Russian youth centre now has a place to call home

MONTREAL — It was was a memorable day for Moshe Reikhtman, and especially so for the kids of the Chabad Russian Youth Centre.

Children from the Chabad Russian Youth Centre take part in activities at summer camp last year.

Six years after the centre was launched, running mostly out the Reikhtman family’s duplex on Carleton Avenue, the centre found a place to call home last month, at 7370 Cote St. Luc Rd.

“You know, we have been operating for six years, but having your own place makes it real,” said Reikhtman, a soft-spoken, 36-year-old Lubavitcher.

The centre faces some challenges, Reikhtman acknowledged, as it seeks at last to enjoy a sense of permanency and increased productivity in its new headquarters. Besides needing basic furniture, appliances and kid-friendly recreational equipment such as ping-pong and foosball tables, it is trying to meet increasing operational costs, he said.

The centre recently launched a program called Jewish Homework Support Services, which is now seeking volunteer tutors to help Russian Jewish kids improve in their general studies, especially in math, French, English and science.

Reikhtman has been overseeing the centre since September 2002, with the help of his wife, Ayelet, and others, offering Jewish programs for Russian Jewish immigrant children.

The activities include Jewish holiday and study programs, bar and bat mitzvah preparation, and winter and summer day camps for children aged six to 12.

A two-hour study school every Sunday has drawn an average of about 20 kids – “there was just one the first week,” Reikhtman noted – but Jewish holiday activities, at Chanukah or Purim, for example, have regularly seen as many as 120 kids and families come to Reikhtman’s home. The residence often seems close to bursting with the raucous joy of kids having a good time, he said – Reikhtman and his wife have five children themselves.

Reikhtman said that because children who take part in youth centre activities and programs don’t necessarily come from observant families, “we present Judaism in a way that would not cause controversy.
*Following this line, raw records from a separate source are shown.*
File: src/rtl/lsu_pkg.sv
`default_nettype none

package lsu_pkg;

  localparam int XLEN       = 32;      // Data and address width
  localparam int RAM_WORDS  = 2048;    // 8 KiB data RAM
  localparam int RAM_AW     = 11;      // Word index width
  localparam int LEDR_W     = 17;
  localparam int LEDG_W     = 8;
  localparam int SW_W       = 18;
  localparam int BTN_W      = 10;
  localparam int HEX_DIGITS = 8;
  localparam int SEG_W      = 7;       // Segments a..g, no dot

  // Address map, inclusive bounds
  localparam logic [XLEN-1:0] RAM_BASE  = 32'h0000_2000;
  localparam logic [XLEN-1:0] RAM_LAST  = 32'h0000_3FFF;
  localparam logic [XLEN-1:0] LEDR_BASE = 32'h0000_7000;
  localparam logic [XLEN-1:0] LEDR_LAST = 32'h0000_700F;
  localparam logic [XLEN-1:0] LEDG_BASE = 32'h0000_7010;
  localparam logic [XLEN-1:0] LEDG_LAST = 32'h0000_701F;
  localparam logic [XLEN-1:0] HEX_BASE  = 32'h0000_7020;
  localparam logic [XLEN-1:0] HEX_LAST  = 32'h0000_7027;  // Two words of four digits
  localparam logic [XLEN-1:0] SW_BASE   = 32'h0000_7800;
  localparam logic [XLEN-1:0] SW_LAST   = 32'h0000_780F;
  localparam logic [XLEN-1:0] BTN_BASE  = 32'h0000_7810;
  localparam logic [XLEN-1:0] BTN_LAST  = 32'h0000_781F;

  // RISC-V funct3 of loads and stores
  typedef enum logic [2:0] {
    OP_B  = 3'b000,
    OP_H  = 3'b001,
    OP_W  = 3'b010,
    OP_BU = 3'b100,
    OP_HU = 3'b101
  } mem_op_e;

  typedef enum logic [2:0] {
    REG_RAM, REG_LEDR, REG_LEDG, REG_HEX, REG_SW, REG_BTN, REG_NONE
  } region_e;

  typedef struct packed {
    logic            valid;
    logic            we;
    logic [XLEN-1:0] addr;
    mem_op_e         op;
    logic [XLEN-1:0] st_data;
  } lsu_req_t;

  typedef struct packed {
    logic              valid;
    logic              we;
    region_e           region;
    mem_op_e           op;
    logic [RAM_AW-1:0] word_idx;   // Relative to region base
    logic [1:0]        offset;
    logic [3:0]        byte_en;
    logic [XLEN-1:0]   lane_data;  // Store data moved up by offset
    logic              misaligned;
  } lsu_acc_t;

  typedef struct packed {
    logic            valid;
    logic [XLEN-1:0] data;
    logic            misaligned;
  } lsu_rsp_t;

  typedef struct packed {
    logic [SW_W-1:0]  sw;
    logic [BTN_W-1:0] btn;
  } board_in_t;

  typedef struct packed {
    logic [LEDR_W-1:0]                 ledr;
    logic [LEDG_W-1:0]                 ledg;
    logic [HEX_DIGITS-1:0][SEG_W-1:0] hex;
  } board_out_t;

endpackage

`default_nettype wire

File: src/rtl/lsu_load_merge.sv
`timescale 1ns/1ps
`default_nettype none

module lsu_load_merge
  import lsu_pkg::*;
(
  input  logic            i_clk,
  input  logic            i_rst,
  input  lsu_acc_t        i_acc,
  input  logic [XLEN-1:0] i_ram_word,
  input  logic [XLEN-1:0] i_io_word,
  output lsu_rsp_t        o_rsp
);

  logic            valid_q;
  logic            we_q;
  logic            mis_q;
  region_e         region_q;
  mem_op_e         op_q;
  logic [1:0]      offset_q;
  logic [XLEN-1:0] src_word;
  logic [XLEN-1:0] shifted;
  logic [XLEN-1:0] ld_data;

  // Descriptor lines up with the registered read words
  always_ff @(posedge i_clk or negedge i_rst) begin
    if (!i_rst) begin
      valid_q  <= 1'b0;
      we_q     <= 1'b0;
      mis_q    <= 1'b0;
      region_q <= REG_NONE;
      op_q     <= OP_W;
      offset_q <= 2'd0;
    end else begin
      valid_q  <= i_acc.valid;
      we_q     <= i_acc.we;
      mis_q    <= i_acc.misaligned;
      region_q <= i_acc.region;
      op_q     <= i_acc.op;
      offset_q <= i_acc.offset;
    end
  end

  always_comb begin
    case (region_q)
      REG_RAM:  src_word = i_ram_word;
      REG_NONE: src_word = '0;          // Unmapped reads as zero
      default:  src_word = i_io_word;
    endcase
  end

  assign shifted = src_word >> {offset_q, 3'b000};  // Zero fill from the top

  always_comb begin
    case (op_q)
      OP_B:    ld_data = {{24{shifted[7]}}, shifted[7:0]};
      OP_BU:   ld_data = {24'd0, shifted[7:0]};
      OP_H:    ld_data = {{16{shifted[15]}}, shifted[15:0]};
      OP_HU:   ld_data = {16'd0, shifted[15:0]};
      OP_W:    ld_data = shifted;
      default: ld_data = '0;
    endcase
  end

  always_comb begin
    o_rsp.valid      = valid_q;
    o_rsp.misaligned = valid_q && mis_q;
    if (!valid_q || we_q || mis_q) begin
      o_rsp.data = '0;  // Stores and misaligned give no data
    end else begin
      o_rsp.data = ld_data;
    end
  end

  // Only a halfword at byte offset 3 may come back flagged
  a_mis_is_half_off3: assert property (
    @(posedge i_clk) disable iff (!i_rst)
    o_rsp.misaligned |-> ((op_q inside {OP_H, OP_HU}) && (offset_q == 2'd3))
  ) else $error("misaligned flag on an access that is not a halfword at offset 3");

endmodule

`default_nettype wire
A lot of these children go to public schools. What we try to do is emphasize what we have in common, not what is different. That’s the ideal.”
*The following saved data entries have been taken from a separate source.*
**config.mk**
```make
export PLATFORM = sky130hd
export DESIGN_NAME = lsu_board_io
export DESIGN_NICKNAME = d
export VERILOG_FILES = /design/src/rtl/lsu_pkg.sv /design/src/rtl/lsu_board_io.sv
export SDC_FILE = /design/constraint.sdc
export NUM_CORES = 1
export LEC_CHECK = 0
export BUFFER_PORTS_ARGS = -buffer_cell sky130_fd_sc_hd__buf_2
export CORE_UTILIZATION = 30
export CTS_BUF_LIST = sky130_fd_sc_hd__clkbuf_4
export DETAILED_ROUTE_END_ITERATION = 10
export PLACE_DENSITY = 0.65
export SYNTH_ARGS = -nofsm -noshare
export SYNTH_HDL_FRONTEND = slang
export SYNTH_SLANG_ARGS = --single-unit
export TNS_END_PERCENT = 5
```
**constraint.sdc**
```tcl
create_clock -name i_clk -period 1.1 [get_ports i_clk]
set_input_delay 0.22 -clock i_clk [delete_from_list [all_inputs] [get_ports i_clk]]
set_output_delay 0.22 -clock i_clk [all_outputs]
set_load 0.02 [all_outputs]
```
**src/rtl/lsu_pkg.sv**
```systemverilog
`default_nettype none

package lsu_pkg;

  localparam int XLEN       = 32;      // Data and address width
  localparam int RAM_WORDS  = 2048;    // 8 KiB data RAM
  localparam int RAM_AW     = 11;      // Word index width
  localparam int LEDR_W     = 17;
  localparam int LEDG_W     = 8;
  localparam int SW_W       = 18;
  localparam int BTN_W      = 10;
  localparam int HEX_DIGITS = 8;
  localparam int SEG_W      = 7;       // Segments a..g, no dot

  // Address map, inclusive bounds
  localparam logic [XLEN-1:0] RAM_BASE  = 32'h0000_2000;
  localparam logic [XLEN-1:0] RAM_LAST  = 32'h0000_3FFF;
  localparam logic [XLEN-1:0] LEDR_BASE = 32'h0000_7000;
  localparam logic [XLEN-1:0] LEDR_LAST = 32'h0000_700F;
  localparam logic [XLEN-1:0] LEDG_BASE = 32'h0000_7010;
  localparam logic [XLEN-1:0] LEDG_LAST = 32'h0000_701F;
  localparam logic [XLEN-1:0] HEX_BASE  = 32'h0000_7020;
  localparam logic [XLEN-1:0] HEX_LAST  = 32'h0000_7027;  // Two words of four digits
  localparam logic [XLEN-1:0] SW_BASE   = 32'h0000_7800;
  localparam logic [XLEN-1:0] SW_LAST   = 32'h0000_780F;
  localparam logic [XLEN-1:0] BTN_BASE  = 32'h0000_7810;
  localparam logic [XLEN-1:0] BTN_LAST  = 32'h0000_781F;

  // RISC-V funct3 of loads and stores
  typedef enum logic [2:0] {
    OP_B  = 3'b000,
    OP_H  = 3'b001,
    OP_W  = 3'b010,
    OP_BU = 3'b100,
    OP_HU = 3'b101
  } mem_op_e;

  typedef enum logic [2:0] {
    REG_RAM, REG_LEDR, REG_LEDG, REG_HEX, REG_SW, REG_BTN, REG_NONE
  } region_e;

  typedef struct packed {
    logic            valid;
    logic            we;
    logic [XLEN-1:0] addr;
    mem_op_e         op;
    logic [XLEN-1:0] st_data;
  } lsu_req_t;

  typedef struct packed {
    logic              valid;
    logic              we;
    region_e           region;
    mem_op_e           op;
    logic [RAM_AW-1:0] word_idx;   // Relative to region base
    logic [1:0]        offset;
    logic [3:0]        byte_en;
    logic [XLEN-1:0]   lane_data;  // Store data moved up by offset
    logic              misaligned;
  } lsu_acc_t;

  typedef struct packed {
    logic            valid;
    logic [XLEN-1:0] data;
    logic            misaligned;
  } lsu_rsp_t;

  typedef struct packed {
    logic [SW_W-1:0]  sw;
    logic [BTN_W-1:0] btn;
  } board_in_t;

  typedef struct packed {
    logic [LEDR_W-1:0]                 ledr;
    logic [LEDG_W-1:0]                 ledg;
    logic [HEX_DIGITS-1:0][SEG_W-1:0] hex;
  } board_out_t;

endpackage

`default_nettype wire

```
**src/rtl/lsu_board_io.sv**
```systemverilog
`timescale 1ns/1ps
`default_nettype none

module lsu_board_io
  import lsu_pkg::*;
(
  input  logic            i_clk,
  input  logic            i_rst,
  input  lsu_acc_t        i_acc,
  input  board_in_t       i_board,
  output logic [XLEN-1:0] o_rd_word,
  output board_out_t      o_board
);

  logic [LEDR_W-1:0]           ledr_q;
  logic [LEDG_W-1:0]           ledg_q;
  logic [HEX_DIGITS-1:0][7:0]  hex_q;     // Full byte kept per digit
  logic [XLEN-1:0]             rd_q;
  logic [XLEN-1:0]             rd_next;
  logic [XLEN-1:0]             hex_word;
  logic                        hex_sel;   // Upper or lower digit word
  logic                        st_en;

  // No lanes means nothing to write, covers misaligned too
  assign st_en   = i_acc.valid && i_acc.we && (|i_acc.byte_en);
  assign hex_sel = i_acc.word_idx[0];

  always_ff @(posedge i_clk or negedge i_rst) begin
    if (!i_rst) begin
      ledr_q <= '0;
      ledg_q <= '0;
      hex_q  <= '0;
    end else if (st_en) begin
      case (i_acc.region)
        REG_LEDR: ledr_q <= i_acc.lane_data[LEDR_W-1:0];  // Whole register
        REG_LEDG: ledg_q <= i_acc.lane_data[LEDG_W-1:0];
        REG_HEX: begin
          for (int b = 0; b < 4; b++) begin
            if (i_acc.byte_en[b]) begin
              hex_q[{hex_sel, 2'(b)}] <= i_acc.lane_data[8*b +: 8];
            end
          end
        end
        default: ;  // Switches and buttons are read only
      endcase
    end
  end

  always_comb begin
    if (hex_sel) begin
      hex_word = hex_q[HEX_DIGITS-1:HEX_DIGITS/2];
    end else begin
      hex_word = hex_q[HEX_DIGITS/2-1:0];
    end
  end

  always_comb begin
    case (i_acc.region)
      REG_LEDR: rd_next = XLEN'(ledr_q);
      REG_LEDG: rd_next = XLEN'(ledg_q);
      REG_HEX:  rd_next = hex_word;
      REG_SW:   rd_next = XLEN'(i_board.sw);   // Zero above bit 17
      REG_BTN:  rd_next = XLEN'(i_board.btn);
      default:  rd_next = '0;
    endcase
  end

  // Captured before this edge's store lands
  always_ff @(posedge i_clk) begin
    if (i_acc.valid) begin
      rd_q <= rd_next;
    end
  end

  assign o_rd_word = rd_q;

  always_comb begin
    o_board.ledr = ledr_q;
    o_board.ledg = ledg_q;
    for (int d = 0; d < HEX_DIGITS; d++) begin
      o_board.hex[d] = hex_q[d][SEG_W-1:0];  // Bit 7 stays internal
    end
  end

endmodule

`default_nettype wire

```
It’s an ideal Reikhtman has nurtured since becoming a member of the Lubavitch community about 15 years ago.

Born in the Crimea region of Ukraine, Reikhtman grew up in a non-practising household. “I wasn’t born observant, but no one was observant there. I knew I was Jewish, but didn’t really know what it meant.”

That would eventually change. He arrived in New York from Ukraine at age 19 to seek a better life, having completed one year of medical school and with a nursing degree and science background, but with virtually no skills in English.
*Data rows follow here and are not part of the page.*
$ cat config.mk
export PLATFORM = sky130hd
export DESIGN_NAME = irq_id_enc
export DESIGN_NICKNAME = d
export VERILOG_FILES = /design/src/hdl/irq_pkg.sv /design/src/hdl/irq_id_enc.sv
export SDC_FILE = /design/constraint.sdc
export NUM_CORES = 1
export LEC_CHECK = 0
export ABC_AREA = 1
export ABC_CLOCK_PERIOD_IN_PS = 2000
export BUFFER_PORTS_ARGS = -buffer_cell sky130_fd_sc_hd__buf_2
export CAP_MARGIN = 0
export CELL_PAD_IN_SITES_DETAIL_PLACEMENT = 0
export CELL_PAD_IN_SITES_GLOBAL_PLACEMENT = 1
export CORE_MARGIN = 1
export CORE_UTILIZATION = 19
export DETAILED_ROUTE_END_ITERATION = 6
export GPL_TIMING_DRIVEN = 0
export PLACE_DENSITY_LB_ADDON = 0.1
export SETUP_SLACK_MARGIN = 0.1
export SLEW_MARGIN = 10
export SYNTH_ARGS = -nofsm -noshare
export SYNTH_HDL_FRONTEND = slang
export SYNTH_SLANG_ARGS = --single-unit
$ cat constraint.sdc
create_clock -name vclk -period 2
set_input_delay 0.4 -clock vclk [all_inputs]
set_output_delay 0.4 -clock vclk [all_outputs]
set_load 0.01 [all_outputs]
$ cat src/hdl/irq_pkg.sv
package irq_pkg;

  // interrupt lines into the core
  localparam int IRQ_LINES = 32;

  // id of the selected line
  localparam int IRQ_ID_WIDTH = $clog2(IRQ_LINES);

endpackage

$ cat src/hdl/irq_id_enc.sv
`timescale 1ns/100ps

module irq_id_enc (
  input  logic [irq_pkg::IRQ_LINES-1:0]    irq_i,
  output logic                             irq_pending_o,
  output logic [irq_pkg::IRQ_ID_WIDTH-1:0] irq_id_o
);

  import irq_pkg::*;

  assign irq_pending_o = |irq_i;

  // highest set line wins, zero when idle
  always_comb begin
    irq_id_o = '0;
    for (int i = 0; i < IRQ_LINES; i++) begin
      if (irq_i[i]) begin
        irq_id_o = i[IRQ_ID_WIDTH-1:0];
      end
    end
  end

endmodule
“That was a huge difficulty to overcome,” he said.

Just two months later, he moved to Montreal, where he began to learn English and to study cell biology at McGill University, still planning to enter medical school to complete his medical degree.

Although he was accepted by a medical school in Vermont, Reikhtman gradually became more exposed to his Jewish heritage through Lubavitch acquaintances, and he began to seek answers to some profound cosmic questions. “They were philosophical questions, of right and wrong and other things. I was not really thinking about God.”

In 1993, he was joined in Montreal by his mother, Margarita (his father, Velvl, had died earlier in Ukraine).

Gradually, Reikhtman found answers to his questions, becoming increasingly observant and gradually adopting an Orthodox lifestyle. He attended a yeshiva in Brooklyn, and by 1998, was practising the Lubavitch way of life. He was approached in September 2002 by Rabbi Israel Sirota, who for decades has helped Russian Jewish immigrants at a centre on de Courtrai Street. The rabbi asked him to oversee the activities of Russian Jewish youth.

Now, with the centre established in its own premises, and with help also coming from the nearby Chabad Montreal-West, Reikhtman hopes the centre will receive the additional support it requires from companies and individuals.

“We are planning for a big grand opening on Chanukah,” Reikhtman said.